4 min · 856 words · Updated MAY 6, 2026
Technicals · Long-form

Modified Hikkake Pattern: Definition & Examples

The Pro's Choice for Spotting High-Quality Trend Reversals Learn the formula, key examples, and how investors use it in practice.

modified hikkake pattern — editorial hero illustration
The 90-second answer
The goal of a successful trader is to make the best trades. Money is secondary.
Alexander Elder
Author, Trading for a Living · Trading for a Living · 1993

The Modified Hikkake Pattern is a refined version of Dan Chesler’s original Hikkake setup—an inside-bar “head-fake” that traps eager breakout traders. By adding a context filter (a smaller-range bar that closes at an extreme right after a wide “anchor” move), the modified variant deliberately targets trend-exhaustion turning points instead of raw volatility pops. In other words, while the classic Hikkake spots momentum continuations following a false break, the modified recipe looks for moments when a prevailing trend is running out of steam, lures traders into one last push, and then springs a sharp reversal.
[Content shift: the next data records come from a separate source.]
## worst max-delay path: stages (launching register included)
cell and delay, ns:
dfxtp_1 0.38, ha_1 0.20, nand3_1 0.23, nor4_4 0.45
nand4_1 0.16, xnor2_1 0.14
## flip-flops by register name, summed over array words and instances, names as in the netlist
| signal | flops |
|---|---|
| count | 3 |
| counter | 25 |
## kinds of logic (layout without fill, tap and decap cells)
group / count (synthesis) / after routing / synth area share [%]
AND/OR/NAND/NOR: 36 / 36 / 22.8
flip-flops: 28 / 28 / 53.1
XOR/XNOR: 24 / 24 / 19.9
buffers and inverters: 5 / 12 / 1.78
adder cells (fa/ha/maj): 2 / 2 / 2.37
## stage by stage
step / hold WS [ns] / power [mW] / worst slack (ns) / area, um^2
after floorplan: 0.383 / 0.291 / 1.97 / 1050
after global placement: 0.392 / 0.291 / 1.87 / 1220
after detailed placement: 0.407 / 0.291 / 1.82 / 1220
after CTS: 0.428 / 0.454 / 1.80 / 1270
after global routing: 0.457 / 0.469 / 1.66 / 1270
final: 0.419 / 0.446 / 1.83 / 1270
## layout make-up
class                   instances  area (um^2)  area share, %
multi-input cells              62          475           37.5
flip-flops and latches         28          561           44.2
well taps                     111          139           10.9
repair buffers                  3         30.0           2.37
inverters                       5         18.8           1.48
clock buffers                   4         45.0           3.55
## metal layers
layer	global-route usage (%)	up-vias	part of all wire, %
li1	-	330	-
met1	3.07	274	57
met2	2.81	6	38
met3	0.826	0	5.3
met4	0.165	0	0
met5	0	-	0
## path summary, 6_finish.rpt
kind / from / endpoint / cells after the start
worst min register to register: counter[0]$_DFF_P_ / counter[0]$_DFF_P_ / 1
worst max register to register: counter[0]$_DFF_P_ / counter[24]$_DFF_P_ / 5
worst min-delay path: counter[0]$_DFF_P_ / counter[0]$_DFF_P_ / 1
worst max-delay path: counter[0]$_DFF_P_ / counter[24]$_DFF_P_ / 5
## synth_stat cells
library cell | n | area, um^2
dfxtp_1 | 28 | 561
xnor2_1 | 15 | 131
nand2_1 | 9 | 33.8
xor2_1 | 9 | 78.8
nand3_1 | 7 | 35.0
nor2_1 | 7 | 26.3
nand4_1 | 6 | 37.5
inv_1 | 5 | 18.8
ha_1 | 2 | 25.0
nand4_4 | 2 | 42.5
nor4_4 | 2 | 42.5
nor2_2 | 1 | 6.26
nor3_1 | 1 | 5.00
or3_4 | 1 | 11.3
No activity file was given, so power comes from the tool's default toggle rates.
==> design.v <==
module counter
(
    input clk,
    output [5:0] led
);
localparam WAIT_TIME = 13500000;
reg [5:0] ledCounter = 0;
reg [23:0] clockCounter = 0;
always @(posedge clk) begin
    clockCounter <= clockCounter + 1;
    if (clockCounter == WAIT_TIME) begin
        clockCounter <= 0;
        ledCounter <= ledCounter + 1;
    end
end
assign led = ledCounter;
endmodule
==> run.sh <==
#!/bin/bash
# OpenROAD 26Q1-2900-gdf79404cd8, Yosys 0.63+post, stock flow scripts
make -C /OpenROAD-flow-scripts/flow DESIGN_CONFIG=/design/flow/config.mk WORK_HOME=/design/flow/orfs finish
==> config.mk <==
export PLATFORM = sky130hd
export DESIGN_NAME = counter
export DESIGN_NICKNAME = counter
export VERILOG_FILES = /design/flow/design.v
export SDC_FILE = /design/flow/constraint.sdc
export NUM_CORES = 4
export LEC_CHECK = 1
export CORE_UTILIZATION = 30
==> constraint.sdc <==
current_design counter

set clk_period 3.4
set clk_io_pct 0.2

create_clock -name clk0 -period $clk_period [get_ports {clk}]

set non_clock_inputs [all_inputs -no_clocks]
set_input_delay [expr $clk_period * $clk_io_pct] -clock clk0 $non_clock_inputs
set_output_delay [expr $clk_period * $clk_io_pct] -clock clk0 [all_outputs]
==> results.txt <==
Results of an implementation run.

According to the timing report, the arrival time at the worst endpoint equals 2680 ps. Antenna repair during routing inserted a diode count of 0. At the later pin of the worst-skew pair, clock insertion delay measures about 280 ps.

The maximum number of pins on one net before global-route repair is 14. Looking at the max-slew report, the worst-margin pin has a slew of 723.4 ps. For the finished layout, the period the worst path requires is 2509 ps. In the final report, the number of hold violations comes to 0. Setup repair after global routing left no endpoint under its margin. The residual antenna-violating net count after detailed routing is 0. The number of setup violations in the final report is 0.

The HPWL after detailed placement is 1.499 mm. The mean instance size in the synthesized netlist is 10.21 um^2. In the final routed layout, each cell accounts on average for between 10 and 15 um. The global placer's final weighted congestion is ~0.78. The script extracted a total leakage power of 0.5856 nW. The floorplan-stage core utilization is 0.3172. The data required time reported for the critical path is 3570 ps. Of the total power, combinational logic draws 0. Of the total power, registers draw 0.510. The chip area line in the Yosys stat output reads roughly 1300 um^2. The startpoint type of the worst setup path is a flop.

The number of synthesis warnings is 1. Measured on the finished design, the core utilization comes to 0.3729. Dividing the detail-routed via count by the number of cells gives about 5. The overall power is 0.7081 mW. The count of port buffers added during placement is 6. The area of the core is 4086 um^2. TritonCTS built the clock tree.

The worst-case setup margin in the final layout is slightly below 900 ps. The initial antenna violation count was 0. Counting flops with an async set or reset pin after synthesis yields a share of 0. Measured against its own limit, the worst slew margin works out to 0.5133. On the worst path, the slowest cell contributes a delay of 580 ps.

The flop and latch count out of synthesis is 30. Of the total power, the clock network draws 0.490. In the CTS report, the clock slew at the register clock pins of the worst setup and hold paths is listed as 60 ps. The min-delay analysis places its worst path in the category reg2reg.

The number of gates resized after CTS was 0. The tightest hold path in the finished design has a slack of a little under 500 ps. For this design, Yosys synthesis ends with a cell count of 127.

The total die size is approximately 4600 um^2. The power dissipated by switching net loads is 0.1316 mW. Clock tree synthesis selected as its root buffer the cell clkbuf_8. The total power density per cell area is 464.6 nW/um^2.

The post-placement cell area is 1415 um^2. The end of the worst register-to-register path is clockCounter[1]. The standard cell with the maximum stage delay on the critical path is nor4_4. The routed design uses 931 um of met2 wire.

In this run the maximum-capacitance check reported violations numbering 0. The internal power consumption is 0.5765 mW. Overall routing resource usage recorded by global route was 0.1111. Setup slack on the worst path after placement came out at 876.1 ps. The number of max-slew violations in the final report is 0.

The switching part of the total power is 0.1859. The instance tally after logic synthesis is roughly 130. The I/O pin count is 7. Measured in cells, the most critical reg-to-reg path has a length of 5. The global-route wire length before repair is 3.836 mm.

In the per-layer breakdown of the detailed-route log, met1 shows 1.059 mm. Post-CTS timing repair inserted 0 buffers for setup. The DRC marker count from the first detailed-route iteration is 42. Hold repair after CTS inserted 0 buffers. The placed instance count is 183. The clock H-tree reported by CTS has 2 levels. In this run the register-to-register setup slack is around 890 ps. After floorplanning, the core was divided into 23 placement rows. Counting instances, the worst hold path has a depth of 1. The finished cells cover 1524 um^2.

The worst IR drop on VDD is roughly 0.33 mV. Based on the critical path, the design can be clocked at up to 0.3986 GHz. The vertical extent of the die is 67.73 um. The register area share after synthesis is 0.5097.

The top flip-flop cell by instance count after synthesis is dfxtp_1. The final wirelength is 2.141 mm. For this block, the via count after detailed routing is 935. For this run the aggregate overflow at the end of global routing stands at 0. The fraction of layout cells with a size suffix above 1 is 0.09220. The number of sinks on the clock net is 30. For reference, the most critical setup path is categorized as reg2reg.

For the worst reg-to-reg path, the startpoint reported by OpenROAD is clockCounter[17]. The layout overhead on the synthesized area is 17.57%. The worst hold endpoint is clockCounter[20]. Post-route period utilization is reported as 0.7378. The beginning of the worst hold path is clockCounter[20]. The number of flops mapped to enable cells by yosys is 6. Summing over the stages, the warning tally comes to 26.

In this run the top signal layer used is met4. The via count of the first global-routing pass is slightly below 900. Counting along the longest clock path gives a buffer depth of 2. In this run, distinct cell masters in the synthesized netlist total 25. The total negative slack for setup checks is 0 ps.

The flow ran to the end, and the final reports show no timing, DRC or antenna violations. The maximum fanout encountered on the critical timing path is 13. The signal on the critical path passes through or4_1, or4_4, nor4_4, buf_4, and2b_2. The wire length on met3 is 103 um. TritonRoute reported its final design rule violation total as 0. In the final run the clock tree shows a worst skew of 4.488 ps.

STA classifies the critical path endpoint as a flop. The cell area after synthesis is ~1300 um^2. The number of search-and-repair iterations in the first detailed-routing pass is 5. The non-filler instance count after layout is 191. Measured along the x axis, the die boundary spans 67.73 um. The number of buffers created by CTS is 5.
## how the worst max path moves through the flow
stage	cells after the start	start	slack [ps]	to
CTS	5	clockCounter[17]	840	clockCounter[1]
global route	6	clockCounter[17]	740	clockCounter[22]
finish	5	clockCounter[17]	890	clockCounter[1]
## cells in the mapped netlist (all sizes together), types with 3 or more instances
cell / number / area (um^2)
ha: 3 / 37.54
nand3: 11 / 55.05
nor4: 3 / 33.78
edfxtp: 6 / 180.2
o21ai: 4 / 20.02
nand3b: 3 / 22.52
nand2: 8 / 30.03
inv: 4 / 15.01
nor2: 17 / 63.81
nand4: 8 / 50.05
dfxtp: 24 / 480.5
xor2: 12 / 105.1
or4: 3 / 26.27
xnor2: 10 / 87.58
and3: 3 / 18.77
## per-layer routing
metal / global-route usage / vias up
met5: 0 / -
li1: - / 474
met4: 0.02660 / 0
met1: 0.1594 / 427
met3: 0.03253 / 7
met2: 0.1671 / 27
## power by group through the flow
stage	combinational, mW	sequential [mW]	clock (mW)
4_1_cts	0.000000265	0.361	0.353
5_1_grt	0.000000265	0.361	0.370
6_report	0.000000265	0.361	0.347
## layout by cell type (no fill, tap or decap), types with 3 or more instances in the layout
cell type | Yosys | final
and3_1 | 3 | 3
clkbuf_8 | 0 | 5
clkdlybuf4s50_1 | 0 | 6
dfxtp_1 | 24 | 24
edfxtp_1 | 6 | 6
ha_1 | 3 | 3
inv_1 | 4 | 4
nand2_1 | 8 | 8
nand3_1 | 11 | 11
nand3b_1 | 3 | 3
nand4_1 | 8 | 8
nor2_1 | 17 | 17
o21ai_0 | 4 | 4
xnor2_1 | 10 | 10
xor2_1 | 12 | 12
## logic make-up (layout without fill, tap and decap cells)
family | count (synthesis) | count (layout) | synth area share
adders and majority gates | 3 | 3 | 0.02896
and+or+nand+nor | 62 | 62 | 0.2732
xor gates and xnor gates | 22 | 22 | 0.1486
AOI/OAI and AO/OA | 5 | 5 | 0.01930
buffers and inverters | 5 | 19 | 0.02027
DFF | 30 | 30 | 0.5096
## critical path: cells and delay by family, from the launching register on
kind / cells / cell delay, ps
buf+inv: 1 / 300
flops: 1 / 350
simple gates: 4 / 1750
## sequential cells by signal, indices dropped and copies added, names as in the netlist
| name | flops |
|---|---|
| clockCounter | 24 |
| ledCounter | 6 |
## final cells by class
cell class,count,area (um^2)
multi-input combinational,92,609.3
clock buffer,5,68.82
tap,50,62.56
clock inverter,3,40.04
timing repair buffer,7,67.56
fill,405,2562
inverter,4,15.01
sequential,30,660.6
Power is estimated from default activity; no workload was simulated.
What makes this tweak so potent is its tight risk profile and high signal quality. The inside-bar compression, false breakout, and confirmation close are still there, but the prerequisite “context” bar filters out most noise, leaving only those setups where market psychology is primed for a sentiment flip: stops get swept, liquidity thins, and trapped traders fuel the move back through the range. For swing- or position-traders who prefer catching fresh turns rather than chasing late breakouts, the Modified Hikkake offers a disciplined, rule-based trigger with measurable edge—small initial risk, clear invalidation, and outsized reward potential when the crowd is caught offside.

Deploy it on liquid instruments, respect the confirmation close, and layer it on top of higher-time-frame structure or momentum filters; done right, the Modified Hikkake becomes a stealthy reversal tool that keeps you ahead of the shake-outs instead of getting shaken out yourself.

Why the “Modified” twist?

  • Creator & purpose – Dan Chesler (CMT, CTA) published the add-on rules in Active Trader (Apr 2004) to transform the classic Hikkake from a “false-break timing tool” into a dedicated trend-reversal trigger. The tweak adds just two context filters, but they cull a huge chunk of mediocre signals.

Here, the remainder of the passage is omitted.